Exercise objective: The records below hold a stretch from the line with "met1: 19.4 / 3355" through the line with "[worst max path at each step]"; return exactly those lines, ends included, and nothing more.

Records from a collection
- - -

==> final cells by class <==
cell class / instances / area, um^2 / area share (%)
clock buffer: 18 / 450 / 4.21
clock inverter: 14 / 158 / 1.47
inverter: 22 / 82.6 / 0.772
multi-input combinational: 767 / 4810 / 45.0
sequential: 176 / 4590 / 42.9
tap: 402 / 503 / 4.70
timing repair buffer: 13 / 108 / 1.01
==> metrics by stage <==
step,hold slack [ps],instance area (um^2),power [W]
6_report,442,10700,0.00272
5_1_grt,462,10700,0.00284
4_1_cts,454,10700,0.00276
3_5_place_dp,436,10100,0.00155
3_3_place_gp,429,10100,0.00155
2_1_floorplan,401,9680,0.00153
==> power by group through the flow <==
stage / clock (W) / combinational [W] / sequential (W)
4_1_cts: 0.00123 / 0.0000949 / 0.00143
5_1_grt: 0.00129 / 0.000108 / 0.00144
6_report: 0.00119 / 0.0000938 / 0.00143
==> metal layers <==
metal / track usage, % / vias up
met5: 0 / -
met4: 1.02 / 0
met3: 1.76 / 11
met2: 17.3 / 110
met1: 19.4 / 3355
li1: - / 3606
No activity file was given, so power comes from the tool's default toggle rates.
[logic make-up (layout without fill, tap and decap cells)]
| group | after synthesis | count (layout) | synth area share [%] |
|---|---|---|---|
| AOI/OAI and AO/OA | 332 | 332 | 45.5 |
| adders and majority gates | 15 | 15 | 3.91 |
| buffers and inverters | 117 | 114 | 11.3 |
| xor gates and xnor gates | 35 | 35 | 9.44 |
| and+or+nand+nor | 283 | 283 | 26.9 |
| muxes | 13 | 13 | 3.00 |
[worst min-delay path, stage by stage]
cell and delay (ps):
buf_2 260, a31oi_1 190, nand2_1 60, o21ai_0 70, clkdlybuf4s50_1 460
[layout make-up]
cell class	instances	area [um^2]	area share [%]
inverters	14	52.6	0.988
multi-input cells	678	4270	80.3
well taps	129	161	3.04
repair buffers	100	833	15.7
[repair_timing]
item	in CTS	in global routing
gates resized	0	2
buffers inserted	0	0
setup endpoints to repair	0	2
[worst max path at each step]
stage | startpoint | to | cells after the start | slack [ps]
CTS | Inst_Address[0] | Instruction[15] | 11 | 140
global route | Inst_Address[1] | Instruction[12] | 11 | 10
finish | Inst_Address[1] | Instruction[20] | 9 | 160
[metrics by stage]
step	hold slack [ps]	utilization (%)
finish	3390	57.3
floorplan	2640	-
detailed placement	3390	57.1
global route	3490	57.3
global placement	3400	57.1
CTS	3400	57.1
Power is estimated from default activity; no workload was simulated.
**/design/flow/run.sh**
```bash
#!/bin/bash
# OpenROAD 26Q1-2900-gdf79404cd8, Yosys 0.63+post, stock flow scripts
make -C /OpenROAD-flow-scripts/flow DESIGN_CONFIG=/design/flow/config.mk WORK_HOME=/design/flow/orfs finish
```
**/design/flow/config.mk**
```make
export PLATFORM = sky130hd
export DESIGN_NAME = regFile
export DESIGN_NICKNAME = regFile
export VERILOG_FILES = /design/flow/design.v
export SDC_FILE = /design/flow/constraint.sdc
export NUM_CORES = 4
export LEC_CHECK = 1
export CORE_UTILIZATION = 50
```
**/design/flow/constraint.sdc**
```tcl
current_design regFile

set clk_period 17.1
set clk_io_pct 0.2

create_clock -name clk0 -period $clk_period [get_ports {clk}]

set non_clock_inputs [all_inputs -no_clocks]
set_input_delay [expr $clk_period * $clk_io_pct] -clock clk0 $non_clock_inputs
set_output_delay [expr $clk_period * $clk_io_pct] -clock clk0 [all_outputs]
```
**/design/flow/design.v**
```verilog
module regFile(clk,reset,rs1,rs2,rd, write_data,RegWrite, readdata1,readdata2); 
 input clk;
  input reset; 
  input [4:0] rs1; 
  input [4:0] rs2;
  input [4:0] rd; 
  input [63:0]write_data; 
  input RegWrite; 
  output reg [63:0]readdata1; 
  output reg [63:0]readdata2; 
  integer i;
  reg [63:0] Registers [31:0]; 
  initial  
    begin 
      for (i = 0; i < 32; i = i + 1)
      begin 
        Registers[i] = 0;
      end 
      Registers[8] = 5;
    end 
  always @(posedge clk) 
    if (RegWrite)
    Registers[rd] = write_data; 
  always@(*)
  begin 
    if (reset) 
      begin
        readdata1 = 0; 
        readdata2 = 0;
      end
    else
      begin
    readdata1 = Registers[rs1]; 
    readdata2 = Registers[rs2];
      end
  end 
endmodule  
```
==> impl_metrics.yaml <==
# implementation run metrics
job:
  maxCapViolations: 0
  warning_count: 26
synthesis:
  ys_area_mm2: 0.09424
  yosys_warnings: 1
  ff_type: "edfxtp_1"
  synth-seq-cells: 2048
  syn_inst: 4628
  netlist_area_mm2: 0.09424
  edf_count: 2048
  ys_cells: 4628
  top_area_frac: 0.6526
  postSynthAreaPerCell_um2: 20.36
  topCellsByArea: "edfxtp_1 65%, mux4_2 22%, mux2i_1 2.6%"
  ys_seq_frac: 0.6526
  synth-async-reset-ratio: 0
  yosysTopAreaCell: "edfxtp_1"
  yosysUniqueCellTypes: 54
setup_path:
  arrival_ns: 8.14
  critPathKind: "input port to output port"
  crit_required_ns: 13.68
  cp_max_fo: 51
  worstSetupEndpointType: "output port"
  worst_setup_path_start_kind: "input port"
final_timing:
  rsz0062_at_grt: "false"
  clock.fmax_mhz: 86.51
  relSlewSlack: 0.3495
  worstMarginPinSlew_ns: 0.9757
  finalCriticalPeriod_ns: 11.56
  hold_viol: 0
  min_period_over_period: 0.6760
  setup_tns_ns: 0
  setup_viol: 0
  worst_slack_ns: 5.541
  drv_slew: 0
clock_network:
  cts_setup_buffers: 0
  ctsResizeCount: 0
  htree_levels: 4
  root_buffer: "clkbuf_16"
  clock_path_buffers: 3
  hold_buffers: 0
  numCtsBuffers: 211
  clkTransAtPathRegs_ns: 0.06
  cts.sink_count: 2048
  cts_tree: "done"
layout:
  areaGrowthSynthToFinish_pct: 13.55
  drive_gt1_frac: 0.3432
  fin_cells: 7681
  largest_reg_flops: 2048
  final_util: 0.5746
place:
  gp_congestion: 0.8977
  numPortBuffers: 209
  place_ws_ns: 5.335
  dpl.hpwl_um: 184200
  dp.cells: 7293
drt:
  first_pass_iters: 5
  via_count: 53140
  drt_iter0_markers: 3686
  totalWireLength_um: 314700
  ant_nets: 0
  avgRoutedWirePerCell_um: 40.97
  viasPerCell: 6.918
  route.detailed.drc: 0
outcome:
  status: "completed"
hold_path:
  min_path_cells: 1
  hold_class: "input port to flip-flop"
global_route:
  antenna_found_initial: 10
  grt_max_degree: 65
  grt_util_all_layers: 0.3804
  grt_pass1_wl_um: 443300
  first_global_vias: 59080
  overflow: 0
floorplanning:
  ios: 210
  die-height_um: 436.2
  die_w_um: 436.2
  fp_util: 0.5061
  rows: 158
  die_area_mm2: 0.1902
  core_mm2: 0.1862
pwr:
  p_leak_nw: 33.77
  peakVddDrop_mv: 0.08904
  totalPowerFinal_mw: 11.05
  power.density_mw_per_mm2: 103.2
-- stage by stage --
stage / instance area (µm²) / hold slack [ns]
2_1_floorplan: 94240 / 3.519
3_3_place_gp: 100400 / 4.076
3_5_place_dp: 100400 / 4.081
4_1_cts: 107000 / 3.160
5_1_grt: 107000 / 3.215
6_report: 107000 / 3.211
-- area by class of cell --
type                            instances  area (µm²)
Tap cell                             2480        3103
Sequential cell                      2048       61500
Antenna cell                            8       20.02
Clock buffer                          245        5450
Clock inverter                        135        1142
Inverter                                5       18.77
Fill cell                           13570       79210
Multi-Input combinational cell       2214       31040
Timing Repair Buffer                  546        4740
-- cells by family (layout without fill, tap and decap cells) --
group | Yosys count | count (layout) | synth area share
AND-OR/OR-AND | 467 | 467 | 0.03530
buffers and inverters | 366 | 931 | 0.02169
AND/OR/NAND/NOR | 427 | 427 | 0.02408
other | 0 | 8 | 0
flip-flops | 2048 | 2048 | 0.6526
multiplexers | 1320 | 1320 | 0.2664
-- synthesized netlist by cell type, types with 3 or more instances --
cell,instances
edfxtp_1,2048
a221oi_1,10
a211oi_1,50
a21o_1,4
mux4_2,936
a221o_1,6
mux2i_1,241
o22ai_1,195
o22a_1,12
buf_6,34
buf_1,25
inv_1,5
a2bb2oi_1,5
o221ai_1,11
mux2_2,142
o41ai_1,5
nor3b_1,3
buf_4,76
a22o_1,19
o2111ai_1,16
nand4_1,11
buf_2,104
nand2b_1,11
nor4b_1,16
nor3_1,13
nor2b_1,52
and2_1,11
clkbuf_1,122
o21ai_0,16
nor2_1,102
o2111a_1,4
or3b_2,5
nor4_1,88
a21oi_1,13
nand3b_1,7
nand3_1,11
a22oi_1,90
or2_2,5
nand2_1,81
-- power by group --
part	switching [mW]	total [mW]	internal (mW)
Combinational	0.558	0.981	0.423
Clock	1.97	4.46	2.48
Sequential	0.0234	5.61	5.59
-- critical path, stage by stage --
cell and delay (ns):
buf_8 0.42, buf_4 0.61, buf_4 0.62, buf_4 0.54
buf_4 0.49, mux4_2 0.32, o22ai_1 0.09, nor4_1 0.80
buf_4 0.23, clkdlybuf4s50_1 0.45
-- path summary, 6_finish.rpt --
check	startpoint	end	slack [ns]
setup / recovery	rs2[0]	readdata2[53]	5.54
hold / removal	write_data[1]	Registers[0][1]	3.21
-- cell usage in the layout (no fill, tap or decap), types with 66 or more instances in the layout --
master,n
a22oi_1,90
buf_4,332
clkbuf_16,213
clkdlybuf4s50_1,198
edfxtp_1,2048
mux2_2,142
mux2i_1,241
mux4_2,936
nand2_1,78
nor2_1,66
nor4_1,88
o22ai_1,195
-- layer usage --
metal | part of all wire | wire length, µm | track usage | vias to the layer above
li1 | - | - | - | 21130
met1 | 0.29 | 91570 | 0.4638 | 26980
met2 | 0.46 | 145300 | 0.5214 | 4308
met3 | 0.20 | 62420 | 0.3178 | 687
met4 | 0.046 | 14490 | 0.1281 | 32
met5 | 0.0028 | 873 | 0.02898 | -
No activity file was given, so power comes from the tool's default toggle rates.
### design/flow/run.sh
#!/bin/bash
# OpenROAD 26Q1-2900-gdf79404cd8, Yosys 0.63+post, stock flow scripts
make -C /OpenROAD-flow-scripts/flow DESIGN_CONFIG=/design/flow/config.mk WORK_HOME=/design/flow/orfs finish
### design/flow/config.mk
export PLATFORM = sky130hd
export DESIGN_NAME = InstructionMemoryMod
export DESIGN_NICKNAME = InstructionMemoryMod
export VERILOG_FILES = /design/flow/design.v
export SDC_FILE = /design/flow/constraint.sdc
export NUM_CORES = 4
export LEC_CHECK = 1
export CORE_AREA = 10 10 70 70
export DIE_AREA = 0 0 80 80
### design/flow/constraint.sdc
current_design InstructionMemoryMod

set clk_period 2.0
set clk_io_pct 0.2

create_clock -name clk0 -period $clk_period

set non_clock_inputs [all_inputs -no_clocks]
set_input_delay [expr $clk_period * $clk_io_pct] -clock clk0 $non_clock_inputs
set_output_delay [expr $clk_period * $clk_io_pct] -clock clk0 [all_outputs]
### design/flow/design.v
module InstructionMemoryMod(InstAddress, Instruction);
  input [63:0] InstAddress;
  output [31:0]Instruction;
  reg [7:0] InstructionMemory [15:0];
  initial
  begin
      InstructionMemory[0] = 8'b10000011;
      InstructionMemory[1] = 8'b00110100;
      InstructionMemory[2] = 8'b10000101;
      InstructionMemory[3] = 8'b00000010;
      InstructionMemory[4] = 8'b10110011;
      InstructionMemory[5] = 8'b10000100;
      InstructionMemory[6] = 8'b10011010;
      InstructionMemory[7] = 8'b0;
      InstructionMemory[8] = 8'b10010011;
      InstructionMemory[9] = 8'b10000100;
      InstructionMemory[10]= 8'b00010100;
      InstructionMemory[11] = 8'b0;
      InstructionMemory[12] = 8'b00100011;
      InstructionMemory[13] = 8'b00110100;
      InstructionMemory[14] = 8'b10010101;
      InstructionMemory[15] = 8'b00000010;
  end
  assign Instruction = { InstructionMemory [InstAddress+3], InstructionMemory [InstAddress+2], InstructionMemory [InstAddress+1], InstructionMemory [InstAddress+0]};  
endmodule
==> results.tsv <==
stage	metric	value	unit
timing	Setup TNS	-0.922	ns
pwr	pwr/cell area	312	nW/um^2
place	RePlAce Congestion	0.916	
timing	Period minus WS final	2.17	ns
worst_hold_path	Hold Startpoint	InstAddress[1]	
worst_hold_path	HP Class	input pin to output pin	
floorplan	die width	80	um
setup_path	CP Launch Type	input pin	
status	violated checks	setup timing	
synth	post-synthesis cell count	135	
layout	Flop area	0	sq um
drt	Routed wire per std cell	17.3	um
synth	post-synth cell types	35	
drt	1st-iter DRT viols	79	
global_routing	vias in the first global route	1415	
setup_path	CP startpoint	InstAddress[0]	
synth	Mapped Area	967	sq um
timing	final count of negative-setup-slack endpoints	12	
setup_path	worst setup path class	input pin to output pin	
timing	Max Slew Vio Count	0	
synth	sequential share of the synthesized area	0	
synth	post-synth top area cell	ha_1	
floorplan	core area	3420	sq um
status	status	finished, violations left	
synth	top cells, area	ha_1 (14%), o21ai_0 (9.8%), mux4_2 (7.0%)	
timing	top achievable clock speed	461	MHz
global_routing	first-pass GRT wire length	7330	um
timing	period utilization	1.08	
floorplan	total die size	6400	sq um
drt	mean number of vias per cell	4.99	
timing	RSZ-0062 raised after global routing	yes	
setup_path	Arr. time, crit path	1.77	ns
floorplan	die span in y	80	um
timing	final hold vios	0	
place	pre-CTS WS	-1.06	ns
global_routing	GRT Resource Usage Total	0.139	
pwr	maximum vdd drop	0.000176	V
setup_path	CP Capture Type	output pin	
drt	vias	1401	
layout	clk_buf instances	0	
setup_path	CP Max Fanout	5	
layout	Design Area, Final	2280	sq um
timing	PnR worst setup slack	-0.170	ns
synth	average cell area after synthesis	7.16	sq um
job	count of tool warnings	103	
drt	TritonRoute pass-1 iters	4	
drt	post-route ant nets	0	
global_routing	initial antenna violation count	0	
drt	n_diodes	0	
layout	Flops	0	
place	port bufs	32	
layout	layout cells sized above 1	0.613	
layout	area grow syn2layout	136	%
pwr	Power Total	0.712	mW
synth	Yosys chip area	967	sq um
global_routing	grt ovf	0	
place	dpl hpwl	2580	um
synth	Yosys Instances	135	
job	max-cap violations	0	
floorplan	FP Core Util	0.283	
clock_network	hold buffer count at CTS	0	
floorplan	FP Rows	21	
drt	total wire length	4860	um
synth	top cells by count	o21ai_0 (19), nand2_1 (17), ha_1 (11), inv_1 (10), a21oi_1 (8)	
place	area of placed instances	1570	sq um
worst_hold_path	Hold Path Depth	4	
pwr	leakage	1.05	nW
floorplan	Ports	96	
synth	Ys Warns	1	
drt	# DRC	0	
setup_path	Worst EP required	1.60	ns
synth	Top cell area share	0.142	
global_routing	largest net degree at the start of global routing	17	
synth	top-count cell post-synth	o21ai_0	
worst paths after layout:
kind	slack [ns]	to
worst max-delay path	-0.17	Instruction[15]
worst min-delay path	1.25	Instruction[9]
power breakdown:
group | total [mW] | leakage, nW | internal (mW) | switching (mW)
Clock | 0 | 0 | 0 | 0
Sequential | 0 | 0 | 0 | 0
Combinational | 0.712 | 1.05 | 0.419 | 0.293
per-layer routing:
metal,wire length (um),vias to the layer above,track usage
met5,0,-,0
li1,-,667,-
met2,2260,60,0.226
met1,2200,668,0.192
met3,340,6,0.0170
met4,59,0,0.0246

- - -

Output of the task:
met1: 19.4 / 3355
li1: - / 3606
No activity file was given, so power comes from the tool's default toggle rates.
[logic make-up (layout without fill, tap and decap cells)]
| group | after synthesis | count (layout) | synth area share [%] |
|---|---|---|---|
| AOI/OAI and AO/OA | 332 | 332 | 45.5 |
| adders and majority gates | 15 | 15 | 3.91 |
| buffers and inverters | 117 | 114 | 11.3 |
| xor gates and xnor gates | 35 | 35 | 9.44 |
| and+or+nand+nor | 283 | 283 | 26.9 |
| muxes | 13 | 13 | 3.00 |
[worst min-delay path, stage by stage]
cell and delay (ps):
buf_2 260, a31oi_1 190, nand2_1 60, o21ai_0 70, clkdlybuf4s50_1 460
[layout make-up]
cell class	instances	area [um^2]	area share [%]
inverters	14	52.6	0.988
multi-input cells	678	4270	80.3
well taps	129	161	3.04
repair buffers	100	833	15.7
[repair_timing]
item	in CTS	in global routing
gates resized	0	2
buffers inserted	0	0
setup endpoints to repair	0	2
[worst max path at each step]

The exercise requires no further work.